(Saved data entries)
$ cat src/rtl/axi_channel_perf_monitor.sv
// Passive per-channel valid/ready monitor: transfer/stall/burst/max-stall counters plus sticky protocol errors.
// Readout and err_any are registered with 1-cycle latency. The monitor never drives or backpressures the bus.
module axi_channel_perf_monitor #(
  parameter int NUM_CH        = 4,
  parameter int PAYLOAD_WIDTH = 64,
  parameter int CNT_WIDTH     = 32,
  parameter int STALL_TIMEOUT = 256
) (
  input  logic                                      clk,
  input  logic                                      rst,
  input  logic [NUM_CH-1:0]                         ch_valid,
  input  logic [NUM_CH-1:0]                         ch_ready,
  input  logic [NUM_CH-1:0]                         ch_last,
  input  logic [NUM_CH*PAYLOAD_WIDTH-1:0]           ch_payload,
  input  logic                                      clear,
  input  logic [((NUM_CH > 1) ? $clog2(NUM_CH) : 1)-1:0] sel,
  output logic [CNT_WIDTH-1:0]                      rd_xfer_cnt,
  output logic [CNT_WIDTH-1:0]                      rd_stall_cnt,
  output logic [CNT_WIDTH-1:0]                      rd_burst_cnt,
  output logic [CNT_WIDTH-1:0]                      rd_max_stall,
  output logic [2:0]                                rd_err,
  output logic                                      err_any
);

  typedef logic [CNT_WIDTH-1:0] cnt_t;

  // err = {timeout, payload_change, valid_drop}
  typedef struct packed {
    cnt_t       xfer;
    cnt_t       stall;
    cnt_t       burst;
    cnt_t       max_stall;
    logic [2:0] err;
  } ch_stat_t;

  typedef enum logic {
    ST_IDLE  = 1'b0,
    ST_STALL = 1'b1
  } state_t;

  localparam logic [CNT_WIDTH:0] TIMEOUT_EXT = (CNT_WIDTH + 1)'(STALL_TIMEOUT);

  function automatic cnt_t sat_inc(input cnt_t x);
    return (&x) ? x : x + CNT_WIDTH'(1);
  endfunction

  ch_stat_t stat_all [NUM_CH];

  for (genvar i = 0; i < NUM_CH; i++) begin : g_ch
    state_t                   state_q, state_d;
    ch_stat_t                 st_q, st_d;
    cnt_t                     run_q, run_d, run_inc;
    logic [PAYLOAD_WIDTH-1:0] cap_q, cap_d, pay;
    logic                     v, r, l;

    assign v   = ch_valid[i];
    assign r   = ch_ready[i];
    assign l   = ch_last[i];
    assign pay = ch_payload[i*PAYLOAD_WIDTH +: PAYLOAD_WIDTH];
    assign run_inc = sat_inc(run_q);

    always_comb begin
      state_d = state_q;
      st_d    = st_q;
      run_d   = run_q;
      cap_d   = cap_q;

      if (v && r) begin
        st_d.xfer = sat_inc(st_q.xfer);
        if (l) st_d.burst = sat_inc(st_q.burst);
      end
      if (v && !r) st_d.stall = sat_inc(st_q.stall);

      case (state_q)
        ST_IDLE: begin
          if (v && !r) begin
            state_d = ST_STALL;
            cap_d   = pay;
            run_d   = CNT_WIDTH'(1);
          end
        end
        ST_STALL: begin
          if (v && !r) begin
            run_d = run_inc;
            if (pay != cap_q) st_d.err[1] = 1'b1;
            if ({1'b0, run_inc} == TIMEOUT_EXT && run_inc != run_q) st_d.err[2] = 1'b1;
          end else begin
            // Leaving the stall, either by a transfer or by valid being withdrawn.
            state_d = ST_IDLE;
            run_d   = '0;
            if (run_q > st_q.max_stall) st_d.max_stall = run_q;
            if (!v) st_d.err[0] = 1'b1;
          end
        end
        default: state_d = ST_IDLE;
      endcase
    end

    always_ff @(posedge clk) begin
      if (rst || clear) begin
        state_q <= ST_IDLE;
        st_q    <= '0;
        run_q   <= '0;
        cap_q   <= '0;
      end else begin
        state_q <= state_d;
        st_q    <= st_d;
        run_q   <= run_d;
        cap_q   <= cap_d;
      end
    end

    assign stat_all[i] = st_q;
  end

  logic any_err;
  always_comb begin
    any_err = 1'b0;
    for (int i = 0; i < NUM_CH; i++) any_err = any_err | (|stat_all[i].err);
  end

  always_ff @(posedge clk) begin
    if (rst) begin
      rd_xfer_cnt  <= '0;
      rd_stall_cnt <= '0;
      rd_burst_cnt <= '0;
      rd_max_stall <= '0;
      rd_err       <= '0;
      err_any      <= 1'b0;
    end else begin
      if (32'(sel) < NUM_CH) begin
        rd_xfer_cnt  <= stat_all[sel].xfer;
        rd_stall_cnt <= stat_all[sel].stall;
        rd_burst_cnt <= stat_all[sel].burst;
        rd_max_stall <= stat_all[sel].max_stall;
        rd_err       <= stat_all[sel].err;
      end else begin
        rd_xfer_cnt  <= '0;
        rd_stall_cnt <= '0;
        rd_burst_cnt <= '0;
        rd_max_stall <= '0;
        rd_err       <= '0;
      end
      err_any <= any_err;
    end
  end

endmodule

WHAT TO DO: Look through the entries above for the word "transfer". Copy every line where it shows up.

RESPONSE AREA:
// Passive per-channel valid/ready monitor: transfer/stall/burst/max-stall counters plus sticky protocol errors.
            // Leaving the stall, either by a transfer or by valid being withdrawn.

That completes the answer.